58Section 57: meaning of “excepted disclosure”

(1)For the purposes of section 57 a disclosure made in relation to a warrant is an “excepted disclosure” if it falls within any of the Heads set out in—

(a)subsection (2) (disclosures authorised by warrant etc.);

(b)subsection (4) (oversight bodies);

(c)subsection (5) (legal advisers);

(d)subsection (8) (disclosures of a general nature).

(2)Head 1 is—

(a)a disclosure authorised by the warrant;

(b)a disclosure authorised by the person to whom the warrant is or was addressed or under any arrangements made by that person for the purposes of this section;

(c)a disclosure authorised by the terms of any requirement to provide assistance in giving effect to the warrant (including any requirement for disclosure imposed by virtue of section 41(5) or, in the case of a warrant under Chapter 1 of Part 1 of the Regulation of Investigatory Powers Act 2000 (“RIPA”), section 11(9) of RIPA).

(3)But subsection (2)(b) does not apply in the case of a mutual assistance warrant that is or was addressed to a person falling within section 18(1)(h) (competent authorities of overseas countries or territories).

(4)Head 2 is—

(a)in the case of a warrant under Chapter 1 of this Part, a disclosure made to, or authorised by, a Judicial Commissioner;

(b)in the case of a warrant under Chapter 1 of Part 1 of RIPA, a disclosure made to, or authorised by, the Interception of Communications Commissioner or a Judicial Commissioner;

(c)a disclosure made to the Independent Police Complaints Commission for the purposes of facilitating the carrying out of any of its functions;

(d)a disclosure made to the Intelligence and Security Committee of Parliament for the purposes of facilitating the carrying out of any of its functions.

(5)Head 3 is—

(a)a disclosure made by a legal adviser—

(i)in contemplation of, or in connection with, any legal proceedings, and

(ii)for the purposes of those proceedings;

(b)a disclosure made—

(i)by a professional legal adviser (“L”) to L’s client or a representative of L’s client, or

(ii)by L’s client, or by a representative of L’s client, to L,

in connection with the giving, by L to L’s client, of advice about the effect of the relevant provisions (see subsection (7)).

(6)But a disclosure within Head 3 is not an excepted disclosure if it is made with the intention of furthering a criminal purpose.
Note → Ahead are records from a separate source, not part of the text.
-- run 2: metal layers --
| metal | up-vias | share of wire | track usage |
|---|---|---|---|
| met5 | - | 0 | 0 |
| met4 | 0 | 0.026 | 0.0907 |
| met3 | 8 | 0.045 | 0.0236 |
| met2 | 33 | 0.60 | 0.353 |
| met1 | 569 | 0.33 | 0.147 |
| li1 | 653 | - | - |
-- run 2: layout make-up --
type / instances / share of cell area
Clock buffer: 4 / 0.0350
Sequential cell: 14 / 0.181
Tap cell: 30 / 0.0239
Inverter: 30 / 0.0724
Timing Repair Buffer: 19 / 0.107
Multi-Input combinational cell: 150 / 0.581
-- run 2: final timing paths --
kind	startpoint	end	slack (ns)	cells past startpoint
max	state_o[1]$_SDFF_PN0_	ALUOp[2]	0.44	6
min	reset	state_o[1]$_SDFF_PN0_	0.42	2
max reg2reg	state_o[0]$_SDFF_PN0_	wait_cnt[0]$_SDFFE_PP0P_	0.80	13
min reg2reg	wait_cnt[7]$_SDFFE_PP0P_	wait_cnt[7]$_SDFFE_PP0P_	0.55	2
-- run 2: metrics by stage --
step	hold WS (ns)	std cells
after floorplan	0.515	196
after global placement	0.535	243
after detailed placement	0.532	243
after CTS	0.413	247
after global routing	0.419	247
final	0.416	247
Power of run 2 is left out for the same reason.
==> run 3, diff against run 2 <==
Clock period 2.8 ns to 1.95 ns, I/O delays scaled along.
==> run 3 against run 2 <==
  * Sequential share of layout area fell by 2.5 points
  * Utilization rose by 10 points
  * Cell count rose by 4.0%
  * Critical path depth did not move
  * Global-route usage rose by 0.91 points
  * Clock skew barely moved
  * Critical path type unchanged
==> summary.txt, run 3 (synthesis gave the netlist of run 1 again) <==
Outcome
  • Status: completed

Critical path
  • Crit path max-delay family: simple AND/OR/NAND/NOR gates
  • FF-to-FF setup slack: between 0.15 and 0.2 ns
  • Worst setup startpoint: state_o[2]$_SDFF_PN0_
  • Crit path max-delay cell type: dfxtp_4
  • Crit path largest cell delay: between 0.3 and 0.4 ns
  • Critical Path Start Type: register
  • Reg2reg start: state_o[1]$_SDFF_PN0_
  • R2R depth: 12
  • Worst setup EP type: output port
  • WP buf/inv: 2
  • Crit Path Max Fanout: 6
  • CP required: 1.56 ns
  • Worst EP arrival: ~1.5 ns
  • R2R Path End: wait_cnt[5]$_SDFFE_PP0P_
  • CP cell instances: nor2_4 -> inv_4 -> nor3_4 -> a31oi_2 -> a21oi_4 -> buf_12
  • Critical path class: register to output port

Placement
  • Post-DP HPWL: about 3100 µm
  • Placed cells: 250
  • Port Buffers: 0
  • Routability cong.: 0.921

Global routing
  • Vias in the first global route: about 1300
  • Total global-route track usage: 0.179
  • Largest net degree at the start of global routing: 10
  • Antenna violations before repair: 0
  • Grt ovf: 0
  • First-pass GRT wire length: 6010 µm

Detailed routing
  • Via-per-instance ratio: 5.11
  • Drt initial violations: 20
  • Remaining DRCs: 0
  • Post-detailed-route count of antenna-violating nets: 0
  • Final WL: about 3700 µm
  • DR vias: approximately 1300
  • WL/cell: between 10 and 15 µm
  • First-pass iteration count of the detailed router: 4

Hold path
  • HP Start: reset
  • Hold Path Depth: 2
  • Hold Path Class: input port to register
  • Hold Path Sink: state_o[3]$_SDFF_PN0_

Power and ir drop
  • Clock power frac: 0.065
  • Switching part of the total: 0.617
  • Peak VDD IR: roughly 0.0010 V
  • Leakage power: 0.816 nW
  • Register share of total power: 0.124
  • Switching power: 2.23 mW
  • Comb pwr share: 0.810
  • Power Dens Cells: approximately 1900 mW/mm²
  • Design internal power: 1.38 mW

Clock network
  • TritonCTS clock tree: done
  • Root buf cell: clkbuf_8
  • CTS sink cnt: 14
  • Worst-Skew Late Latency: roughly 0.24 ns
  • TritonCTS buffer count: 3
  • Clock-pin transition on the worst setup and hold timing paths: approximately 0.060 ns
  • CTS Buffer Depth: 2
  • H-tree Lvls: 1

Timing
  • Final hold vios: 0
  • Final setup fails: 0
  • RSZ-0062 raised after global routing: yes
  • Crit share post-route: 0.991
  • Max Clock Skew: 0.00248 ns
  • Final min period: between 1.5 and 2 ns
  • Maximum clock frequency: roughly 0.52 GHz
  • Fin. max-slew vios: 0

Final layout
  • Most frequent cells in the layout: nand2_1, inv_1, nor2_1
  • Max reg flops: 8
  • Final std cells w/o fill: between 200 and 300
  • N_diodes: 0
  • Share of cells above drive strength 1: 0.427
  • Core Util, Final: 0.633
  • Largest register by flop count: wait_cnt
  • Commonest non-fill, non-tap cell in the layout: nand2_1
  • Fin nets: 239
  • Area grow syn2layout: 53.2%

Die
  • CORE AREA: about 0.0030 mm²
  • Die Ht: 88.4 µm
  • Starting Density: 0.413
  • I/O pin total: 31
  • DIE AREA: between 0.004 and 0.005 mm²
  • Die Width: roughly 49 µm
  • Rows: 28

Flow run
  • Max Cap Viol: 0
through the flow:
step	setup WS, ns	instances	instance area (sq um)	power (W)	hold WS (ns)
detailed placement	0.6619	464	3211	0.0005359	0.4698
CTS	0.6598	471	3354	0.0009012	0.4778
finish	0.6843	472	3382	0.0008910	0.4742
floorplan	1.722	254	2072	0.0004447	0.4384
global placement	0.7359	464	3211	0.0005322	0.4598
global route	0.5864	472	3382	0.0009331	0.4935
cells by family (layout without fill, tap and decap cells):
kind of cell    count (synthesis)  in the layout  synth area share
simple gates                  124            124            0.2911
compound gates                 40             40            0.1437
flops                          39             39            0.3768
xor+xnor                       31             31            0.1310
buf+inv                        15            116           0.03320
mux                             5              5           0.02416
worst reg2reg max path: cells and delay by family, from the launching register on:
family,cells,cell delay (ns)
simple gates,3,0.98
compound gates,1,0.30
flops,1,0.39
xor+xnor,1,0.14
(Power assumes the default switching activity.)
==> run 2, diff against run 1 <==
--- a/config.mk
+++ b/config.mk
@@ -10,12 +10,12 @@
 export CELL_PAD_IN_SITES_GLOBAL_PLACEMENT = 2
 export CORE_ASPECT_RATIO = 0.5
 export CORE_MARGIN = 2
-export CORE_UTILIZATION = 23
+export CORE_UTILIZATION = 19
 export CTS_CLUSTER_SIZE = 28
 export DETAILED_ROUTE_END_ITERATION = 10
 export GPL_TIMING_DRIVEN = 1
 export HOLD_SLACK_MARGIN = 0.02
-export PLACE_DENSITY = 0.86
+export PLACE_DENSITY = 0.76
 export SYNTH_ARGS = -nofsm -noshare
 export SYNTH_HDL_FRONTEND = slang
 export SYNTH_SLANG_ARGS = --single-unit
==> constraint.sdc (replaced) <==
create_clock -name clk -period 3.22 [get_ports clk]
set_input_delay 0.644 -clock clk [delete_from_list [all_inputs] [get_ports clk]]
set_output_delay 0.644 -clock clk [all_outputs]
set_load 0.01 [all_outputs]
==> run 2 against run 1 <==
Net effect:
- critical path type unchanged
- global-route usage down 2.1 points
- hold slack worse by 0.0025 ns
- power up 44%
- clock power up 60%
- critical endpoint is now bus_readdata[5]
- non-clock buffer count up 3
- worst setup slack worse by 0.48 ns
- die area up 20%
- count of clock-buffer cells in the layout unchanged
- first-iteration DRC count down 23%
<file path="config.mk">
export PLATFORM = sky130hd
export DESIGN_NAME = screen_arbiter
export DESIGN_NICKNAME = d
export VERILOG_FILES = /design/src/rtl/hack_screen_pkg.sv /design/src/rtl/screen_wr_fifo.sv /design/src/rtl/screen_arbiter.sv
export SDC_FILE = /design/constraint.sdc
export NUM_CORES = 1
export LEC_CHECK = 0
export CORE_ASPECT_RATIO = 1.2
export CORE_MARGIN = 10
export CORE_UTILIZATION = 40
export DETAILED_ROUTE_END_ITERATION = 16
export HOLD_SLACK_MARGIN = 0.03
export PLACE_DENSITY = 0.66
export SYNTH_ARGS = -nofsm -noshare
export SYNTH_HDL_FRONTEND = slang
export SYNTH_SLANG_ARGS = --single-unit
export TNS_END_PERCENT = 5
</file>
<file path="constraint.sdc">
create_clock -name clk -period 3.69 [get_ports clk]
set_clock_uncertainty 0.05 [all_clocks]
set_input_delay 0.369 -clock clk [delete_from_list [all_inputs] [get_ports clk]]
set_output_delay 0.369 -clock clk [all_outputs]
set_load 0.005 [all_outputs]
</file>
(7)In subsection (5)(b) “the relevant provisions” means—

(a)in the case of a warrant under Chapter 1 of this Part, the provisions of this Part;

(b)in the case of a warrant under Chapter 1 of Part 1 of RIPA, the provisions of that Chapter.

(8)Head 4 is—

(a)a disclosure that—

(i)is made by a postal operator or a telecommunications operator in accordance with a requirement imposed by regulations made by the Secretary of State, and

(ii)consists of statistical information of a description specified in the regulations;

(b)a disclosure of information that does not relate to any particular warrant under Chapter 1 of this Part or under Chapter 1 of Part 1 of RIPA but relates to any such warrants in general.
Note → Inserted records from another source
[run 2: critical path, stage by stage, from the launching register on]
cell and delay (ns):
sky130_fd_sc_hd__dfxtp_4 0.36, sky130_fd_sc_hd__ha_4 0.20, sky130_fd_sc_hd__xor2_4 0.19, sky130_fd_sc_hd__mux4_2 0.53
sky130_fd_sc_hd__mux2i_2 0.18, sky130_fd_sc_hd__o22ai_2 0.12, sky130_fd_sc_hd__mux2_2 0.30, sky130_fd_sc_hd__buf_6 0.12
===== config.mk =====
export PLATFORM = sky130hd
export DESIGN_NAME = cop0_regfile
export DESIGN_NICKNAME = d
export VERILOG_FILES = /design/src/rtl/cop0_regfile.sv
export SDC_FILE = /design/constraint.sdc
export NUM_CORES = 1
export LEC_CHECK = 0
export BUFFER_PORTS_ARGS = -buffer_cell sky130_fd_sc_hd__buf_2
export CAP_MARGIN = 20
export CORE_ASPECT_RATIO = 0.9
export CORE_MARGIN = 2
export CORE_UTILIZATION = 30
export DETAILED_ROUTE_END_ITERATION = 8
export PLACE_DENSITY = 0.6
export SLEW_MARGIN = 20
export SYNTH_ARGS = -nofsm -noshare
export SYNTH_HDL_FRONTEND = slang
export SYNTH_SLANG_ARGS = --single-unit

===== constraint.sdc =====
create_clock -name clk -period 2.4 [get_ports clk]
set_clock_uncertainty 0.2 [all_clocks]
set_input_delay 0.36 -clock clk [delete_from_list [all_inputs] [get_ports clk]]
set_output_delay 0.36 -clock clk [all_outputs]
set_load 0.05 [all_outputs]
(9)Nothing in this section affects the operation of section 56 (which, among other things, prohibits the making of certain disclosures in, for the purposes of or in connection with legal proceedings).

59Offence of making unauthorised disclosures

(1)A person who fails to comply with section 57(1) commits an offence.

(2)A person who is guilty of an offence under this section is liable—

(a)on summary conviction in England and Wales—

(i)to imprisonment for a term not exceeding 12 months (or 6 months, if the offence was committed before the commencement of section 154(1) of the Criminal Justice Act 2003), or

(ii)to a fine,

or to both;

(b)on summary conviction in Scotland—

(i)to imprisonment for a term not exceeding 12 months, or

(ii)to a fine not exceeding the statutory maximum,

or to both;

(c)on summary conviction in Northern Ireland—

(i)to imprisonment for a term not exceeding 6 months, or

(ii)to a fine not exceeding the statutory maximum,

or to both;

(d)on conviction on indictment, to imprisonment for a term not exceeding 5 years or to a fine, or to both.

(3)In proceedings against any person for an offence under this section in respect of any disclosure, it is a defence for the person to show that the person could not reasonably have been expected, after first becoming aware of the matter disclosed, to take steps to prevent the disclosure.